Activity:
Scan the entries below for the string "flops" and copy every line where it turns up.

Data extract:
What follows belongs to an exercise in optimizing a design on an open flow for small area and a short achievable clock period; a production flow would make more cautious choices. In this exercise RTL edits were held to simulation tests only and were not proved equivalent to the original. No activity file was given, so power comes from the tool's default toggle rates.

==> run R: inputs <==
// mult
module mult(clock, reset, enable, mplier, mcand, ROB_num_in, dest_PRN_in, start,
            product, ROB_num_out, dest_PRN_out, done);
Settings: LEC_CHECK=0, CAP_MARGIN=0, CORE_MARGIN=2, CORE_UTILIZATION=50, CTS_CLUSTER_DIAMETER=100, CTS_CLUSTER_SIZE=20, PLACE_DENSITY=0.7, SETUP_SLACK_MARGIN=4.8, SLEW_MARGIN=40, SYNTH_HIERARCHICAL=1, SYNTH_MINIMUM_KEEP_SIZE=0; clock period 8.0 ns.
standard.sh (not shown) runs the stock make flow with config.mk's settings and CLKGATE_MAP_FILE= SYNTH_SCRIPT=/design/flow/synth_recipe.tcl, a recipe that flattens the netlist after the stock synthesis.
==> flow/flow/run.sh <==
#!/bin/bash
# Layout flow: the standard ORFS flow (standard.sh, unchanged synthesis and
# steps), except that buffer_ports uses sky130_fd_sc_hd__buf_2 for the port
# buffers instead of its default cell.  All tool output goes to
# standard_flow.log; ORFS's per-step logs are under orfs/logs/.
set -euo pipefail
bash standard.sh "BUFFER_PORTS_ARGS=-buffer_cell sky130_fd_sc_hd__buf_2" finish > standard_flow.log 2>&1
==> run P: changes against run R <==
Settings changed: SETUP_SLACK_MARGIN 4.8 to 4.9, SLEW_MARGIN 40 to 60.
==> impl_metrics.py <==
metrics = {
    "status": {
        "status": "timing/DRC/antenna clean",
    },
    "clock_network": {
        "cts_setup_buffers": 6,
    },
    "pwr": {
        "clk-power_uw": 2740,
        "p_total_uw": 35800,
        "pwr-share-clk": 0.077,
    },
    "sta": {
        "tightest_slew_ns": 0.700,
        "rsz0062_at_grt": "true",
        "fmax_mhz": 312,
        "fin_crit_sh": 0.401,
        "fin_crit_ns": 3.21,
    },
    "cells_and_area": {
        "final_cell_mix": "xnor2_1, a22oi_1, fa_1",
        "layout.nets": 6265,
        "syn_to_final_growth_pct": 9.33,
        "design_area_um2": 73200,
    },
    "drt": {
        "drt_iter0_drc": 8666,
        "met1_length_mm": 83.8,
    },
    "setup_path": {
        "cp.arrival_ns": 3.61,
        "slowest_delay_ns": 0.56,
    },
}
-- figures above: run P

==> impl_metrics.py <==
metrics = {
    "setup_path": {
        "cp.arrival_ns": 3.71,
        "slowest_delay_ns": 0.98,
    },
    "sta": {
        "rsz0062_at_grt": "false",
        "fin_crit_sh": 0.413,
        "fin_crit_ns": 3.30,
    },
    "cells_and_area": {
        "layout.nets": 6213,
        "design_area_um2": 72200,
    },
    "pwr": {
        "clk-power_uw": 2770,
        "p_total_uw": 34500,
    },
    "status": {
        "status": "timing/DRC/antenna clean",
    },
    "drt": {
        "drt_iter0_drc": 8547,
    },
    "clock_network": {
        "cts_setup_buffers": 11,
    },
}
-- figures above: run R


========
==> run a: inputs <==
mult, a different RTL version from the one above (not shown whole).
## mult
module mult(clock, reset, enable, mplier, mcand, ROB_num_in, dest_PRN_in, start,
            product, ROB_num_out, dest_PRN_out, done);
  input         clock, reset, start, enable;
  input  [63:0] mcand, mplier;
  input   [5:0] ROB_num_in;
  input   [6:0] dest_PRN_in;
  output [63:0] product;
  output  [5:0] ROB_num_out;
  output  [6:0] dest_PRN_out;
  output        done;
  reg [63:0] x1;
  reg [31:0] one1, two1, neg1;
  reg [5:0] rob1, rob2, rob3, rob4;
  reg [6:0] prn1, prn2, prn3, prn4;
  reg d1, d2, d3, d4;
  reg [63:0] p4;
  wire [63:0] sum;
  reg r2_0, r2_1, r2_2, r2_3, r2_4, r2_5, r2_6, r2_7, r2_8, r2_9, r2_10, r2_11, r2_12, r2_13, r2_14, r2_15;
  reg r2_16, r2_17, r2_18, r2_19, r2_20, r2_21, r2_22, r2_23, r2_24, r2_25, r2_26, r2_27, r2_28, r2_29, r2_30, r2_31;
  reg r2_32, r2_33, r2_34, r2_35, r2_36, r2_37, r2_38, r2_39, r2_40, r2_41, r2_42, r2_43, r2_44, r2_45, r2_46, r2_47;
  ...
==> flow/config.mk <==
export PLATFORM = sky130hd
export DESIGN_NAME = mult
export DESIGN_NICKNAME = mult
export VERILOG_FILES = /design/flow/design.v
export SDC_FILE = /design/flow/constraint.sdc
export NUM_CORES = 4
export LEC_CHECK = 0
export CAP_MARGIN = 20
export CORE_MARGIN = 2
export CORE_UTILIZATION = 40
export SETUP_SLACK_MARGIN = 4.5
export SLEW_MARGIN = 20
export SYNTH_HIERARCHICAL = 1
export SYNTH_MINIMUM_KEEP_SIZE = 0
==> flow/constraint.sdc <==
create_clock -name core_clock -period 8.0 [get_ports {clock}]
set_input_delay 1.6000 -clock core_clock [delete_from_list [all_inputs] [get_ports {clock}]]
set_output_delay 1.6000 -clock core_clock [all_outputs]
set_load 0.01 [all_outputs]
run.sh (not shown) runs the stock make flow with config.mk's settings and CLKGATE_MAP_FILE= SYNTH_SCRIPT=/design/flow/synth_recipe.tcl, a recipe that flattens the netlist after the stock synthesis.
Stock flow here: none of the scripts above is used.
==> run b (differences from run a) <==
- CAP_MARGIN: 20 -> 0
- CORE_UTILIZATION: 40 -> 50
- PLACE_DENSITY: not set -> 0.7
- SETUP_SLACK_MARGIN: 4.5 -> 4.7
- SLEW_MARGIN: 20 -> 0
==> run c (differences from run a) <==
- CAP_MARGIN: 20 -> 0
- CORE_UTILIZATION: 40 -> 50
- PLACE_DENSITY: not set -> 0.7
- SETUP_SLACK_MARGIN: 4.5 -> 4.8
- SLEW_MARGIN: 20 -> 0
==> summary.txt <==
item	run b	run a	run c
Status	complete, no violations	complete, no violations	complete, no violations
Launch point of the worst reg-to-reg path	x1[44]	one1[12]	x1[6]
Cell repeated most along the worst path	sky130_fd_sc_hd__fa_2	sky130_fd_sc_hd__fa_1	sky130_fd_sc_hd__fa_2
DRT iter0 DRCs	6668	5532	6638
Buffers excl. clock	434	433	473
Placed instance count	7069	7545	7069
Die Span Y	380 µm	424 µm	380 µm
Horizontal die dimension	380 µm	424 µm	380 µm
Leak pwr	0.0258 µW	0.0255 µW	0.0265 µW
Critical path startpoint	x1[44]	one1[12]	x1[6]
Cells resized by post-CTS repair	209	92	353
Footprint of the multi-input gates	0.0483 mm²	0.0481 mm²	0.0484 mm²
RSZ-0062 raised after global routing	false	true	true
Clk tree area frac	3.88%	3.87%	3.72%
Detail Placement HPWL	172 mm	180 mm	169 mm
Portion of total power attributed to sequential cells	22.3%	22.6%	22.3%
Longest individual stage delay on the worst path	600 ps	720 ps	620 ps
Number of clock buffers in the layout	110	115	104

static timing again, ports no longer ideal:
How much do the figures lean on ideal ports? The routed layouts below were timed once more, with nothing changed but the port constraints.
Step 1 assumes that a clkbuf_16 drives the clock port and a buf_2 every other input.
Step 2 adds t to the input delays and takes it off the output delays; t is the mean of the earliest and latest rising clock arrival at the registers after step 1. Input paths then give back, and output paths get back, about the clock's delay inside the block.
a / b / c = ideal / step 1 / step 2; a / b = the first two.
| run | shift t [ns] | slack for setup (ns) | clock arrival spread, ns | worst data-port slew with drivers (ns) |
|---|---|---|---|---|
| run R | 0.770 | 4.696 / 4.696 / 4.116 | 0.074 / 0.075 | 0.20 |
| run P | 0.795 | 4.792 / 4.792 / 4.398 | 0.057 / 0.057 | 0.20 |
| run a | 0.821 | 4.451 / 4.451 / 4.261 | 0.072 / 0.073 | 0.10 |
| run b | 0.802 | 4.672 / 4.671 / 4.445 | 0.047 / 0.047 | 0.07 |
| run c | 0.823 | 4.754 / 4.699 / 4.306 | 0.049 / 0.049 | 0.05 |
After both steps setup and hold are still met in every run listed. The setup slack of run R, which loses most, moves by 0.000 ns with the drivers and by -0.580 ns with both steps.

...

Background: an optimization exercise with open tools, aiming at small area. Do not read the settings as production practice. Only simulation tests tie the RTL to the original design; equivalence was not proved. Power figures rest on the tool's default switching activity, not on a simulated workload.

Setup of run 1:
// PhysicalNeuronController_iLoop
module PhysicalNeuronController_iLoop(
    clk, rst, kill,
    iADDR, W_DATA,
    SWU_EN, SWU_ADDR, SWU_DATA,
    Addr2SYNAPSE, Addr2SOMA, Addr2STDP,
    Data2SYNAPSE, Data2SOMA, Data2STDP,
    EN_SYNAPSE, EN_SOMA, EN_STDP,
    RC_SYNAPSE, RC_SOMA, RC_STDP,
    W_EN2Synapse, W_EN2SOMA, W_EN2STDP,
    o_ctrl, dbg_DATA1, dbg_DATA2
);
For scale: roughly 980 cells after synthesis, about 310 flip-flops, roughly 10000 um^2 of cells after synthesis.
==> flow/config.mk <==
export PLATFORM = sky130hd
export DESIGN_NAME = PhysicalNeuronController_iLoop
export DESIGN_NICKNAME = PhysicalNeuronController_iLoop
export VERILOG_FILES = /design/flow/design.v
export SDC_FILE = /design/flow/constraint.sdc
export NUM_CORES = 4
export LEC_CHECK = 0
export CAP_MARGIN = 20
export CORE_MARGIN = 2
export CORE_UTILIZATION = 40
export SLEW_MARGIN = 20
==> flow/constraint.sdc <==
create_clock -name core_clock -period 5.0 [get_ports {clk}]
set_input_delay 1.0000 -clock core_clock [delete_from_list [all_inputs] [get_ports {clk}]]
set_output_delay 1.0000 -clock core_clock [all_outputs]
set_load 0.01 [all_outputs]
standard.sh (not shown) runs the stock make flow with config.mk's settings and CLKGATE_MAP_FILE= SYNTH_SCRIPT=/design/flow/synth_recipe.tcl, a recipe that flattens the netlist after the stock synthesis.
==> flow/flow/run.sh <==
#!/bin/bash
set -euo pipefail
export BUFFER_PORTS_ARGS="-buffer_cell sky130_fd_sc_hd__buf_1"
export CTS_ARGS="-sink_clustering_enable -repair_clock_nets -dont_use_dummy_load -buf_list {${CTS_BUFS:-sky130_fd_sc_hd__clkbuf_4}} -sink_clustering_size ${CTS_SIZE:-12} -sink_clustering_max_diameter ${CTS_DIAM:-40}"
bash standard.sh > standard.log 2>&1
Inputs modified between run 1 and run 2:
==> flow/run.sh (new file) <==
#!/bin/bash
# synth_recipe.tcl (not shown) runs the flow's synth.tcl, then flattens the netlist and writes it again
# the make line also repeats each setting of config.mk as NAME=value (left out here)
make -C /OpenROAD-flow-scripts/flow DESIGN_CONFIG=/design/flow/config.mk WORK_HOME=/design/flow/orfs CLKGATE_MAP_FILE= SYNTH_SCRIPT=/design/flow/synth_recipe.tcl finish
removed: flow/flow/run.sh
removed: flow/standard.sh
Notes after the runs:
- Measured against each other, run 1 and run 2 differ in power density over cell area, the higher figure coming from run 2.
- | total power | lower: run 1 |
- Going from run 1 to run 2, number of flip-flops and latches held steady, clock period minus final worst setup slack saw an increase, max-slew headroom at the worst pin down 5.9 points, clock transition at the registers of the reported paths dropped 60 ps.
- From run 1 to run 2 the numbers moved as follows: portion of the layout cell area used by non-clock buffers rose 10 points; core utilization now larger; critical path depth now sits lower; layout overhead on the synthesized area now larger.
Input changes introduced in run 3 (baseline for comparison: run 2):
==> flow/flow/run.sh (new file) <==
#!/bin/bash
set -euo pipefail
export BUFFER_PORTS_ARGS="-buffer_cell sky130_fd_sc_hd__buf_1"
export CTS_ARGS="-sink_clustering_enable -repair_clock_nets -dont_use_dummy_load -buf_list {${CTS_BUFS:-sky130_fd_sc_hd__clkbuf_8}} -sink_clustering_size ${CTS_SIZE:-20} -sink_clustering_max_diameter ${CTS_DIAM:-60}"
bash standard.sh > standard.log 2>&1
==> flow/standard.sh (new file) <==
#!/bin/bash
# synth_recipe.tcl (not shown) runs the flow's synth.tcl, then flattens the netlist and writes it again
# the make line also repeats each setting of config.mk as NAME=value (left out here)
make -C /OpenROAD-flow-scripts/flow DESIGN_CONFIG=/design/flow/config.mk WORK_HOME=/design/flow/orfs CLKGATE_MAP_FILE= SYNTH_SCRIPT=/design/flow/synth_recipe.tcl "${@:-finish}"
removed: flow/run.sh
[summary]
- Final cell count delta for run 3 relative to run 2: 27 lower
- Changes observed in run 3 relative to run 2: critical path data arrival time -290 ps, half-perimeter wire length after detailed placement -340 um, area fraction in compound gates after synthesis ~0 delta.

...

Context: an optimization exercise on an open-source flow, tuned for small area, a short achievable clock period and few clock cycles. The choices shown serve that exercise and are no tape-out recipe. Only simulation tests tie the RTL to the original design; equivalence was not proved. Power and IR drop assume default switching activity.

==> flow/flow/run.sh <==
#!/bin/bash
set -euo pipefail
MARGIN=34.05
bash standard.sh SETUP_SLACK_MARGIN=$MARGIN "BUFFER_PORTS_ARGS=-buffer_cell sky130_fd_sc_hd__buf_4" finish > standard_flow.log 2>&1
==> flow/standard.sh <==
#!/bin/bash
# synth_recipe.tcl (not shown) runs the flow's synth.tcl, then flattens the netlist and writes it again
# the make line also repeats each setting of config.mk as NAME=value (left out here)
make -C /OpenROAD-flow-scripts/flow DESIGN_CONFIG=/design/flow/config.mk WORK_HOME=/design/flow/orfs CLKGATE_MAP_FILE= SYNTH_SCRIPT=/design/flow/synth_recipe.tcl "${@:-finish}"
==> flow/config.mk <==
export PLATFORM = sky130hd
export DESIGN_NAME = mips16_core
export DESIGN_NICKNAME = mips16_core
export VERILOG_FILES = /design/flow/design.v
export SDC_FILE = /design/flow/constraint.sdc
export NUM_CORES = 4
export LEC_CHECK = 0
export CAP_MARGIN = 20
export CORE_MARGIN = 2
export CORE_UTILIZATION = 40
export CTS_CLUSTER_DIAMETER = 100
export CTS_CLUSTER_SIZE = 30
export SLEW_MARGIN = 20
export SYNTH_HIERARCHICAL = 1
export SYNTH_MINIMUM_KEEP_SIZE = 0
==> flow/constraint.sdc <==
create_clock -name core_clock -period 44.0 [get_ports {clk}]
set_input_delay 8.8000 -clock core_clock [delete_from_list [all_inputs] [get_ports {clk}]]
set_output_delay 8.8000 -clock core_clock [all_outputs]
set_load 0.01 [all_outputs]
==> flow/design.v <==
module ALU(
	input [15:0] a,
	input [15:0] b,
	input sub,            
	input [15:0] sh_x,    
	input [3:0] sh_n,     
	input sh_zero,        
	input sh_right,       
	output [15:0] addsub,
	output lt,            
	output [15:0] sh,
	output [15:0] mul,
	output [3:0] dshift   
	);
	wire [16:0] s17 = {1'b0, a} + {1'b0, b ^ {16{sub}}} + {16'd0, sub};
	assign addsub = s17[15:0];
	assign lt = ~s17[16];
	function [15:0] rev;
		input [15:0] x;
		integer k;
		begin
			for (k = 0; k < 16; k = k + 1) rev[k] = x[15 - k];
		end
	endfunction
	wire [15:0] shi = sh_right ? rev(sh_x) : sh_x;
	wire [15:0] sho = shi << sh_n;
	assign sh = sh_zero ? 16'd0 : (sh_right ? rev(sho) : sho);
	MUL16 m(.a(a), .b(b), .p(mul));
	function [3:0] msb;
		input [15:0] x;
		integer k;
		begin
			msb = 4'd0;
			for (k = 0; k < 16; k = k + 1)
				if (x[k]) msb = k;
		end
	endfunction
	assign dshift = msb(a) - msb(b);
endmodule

Answer box:
For scale: roughly 980 cells after synthesis, about 310 flip-flops, roughly 10000 um^2 of cells after synthesis.
- Going from run 1 to run 2, number of flip-flops and latches held steady, clock period minus final worst setup slack saw an increase, max-slew headroom at the worst pin down 5.9 points, clock transition at the registers of the reported paths dropped 60 ps.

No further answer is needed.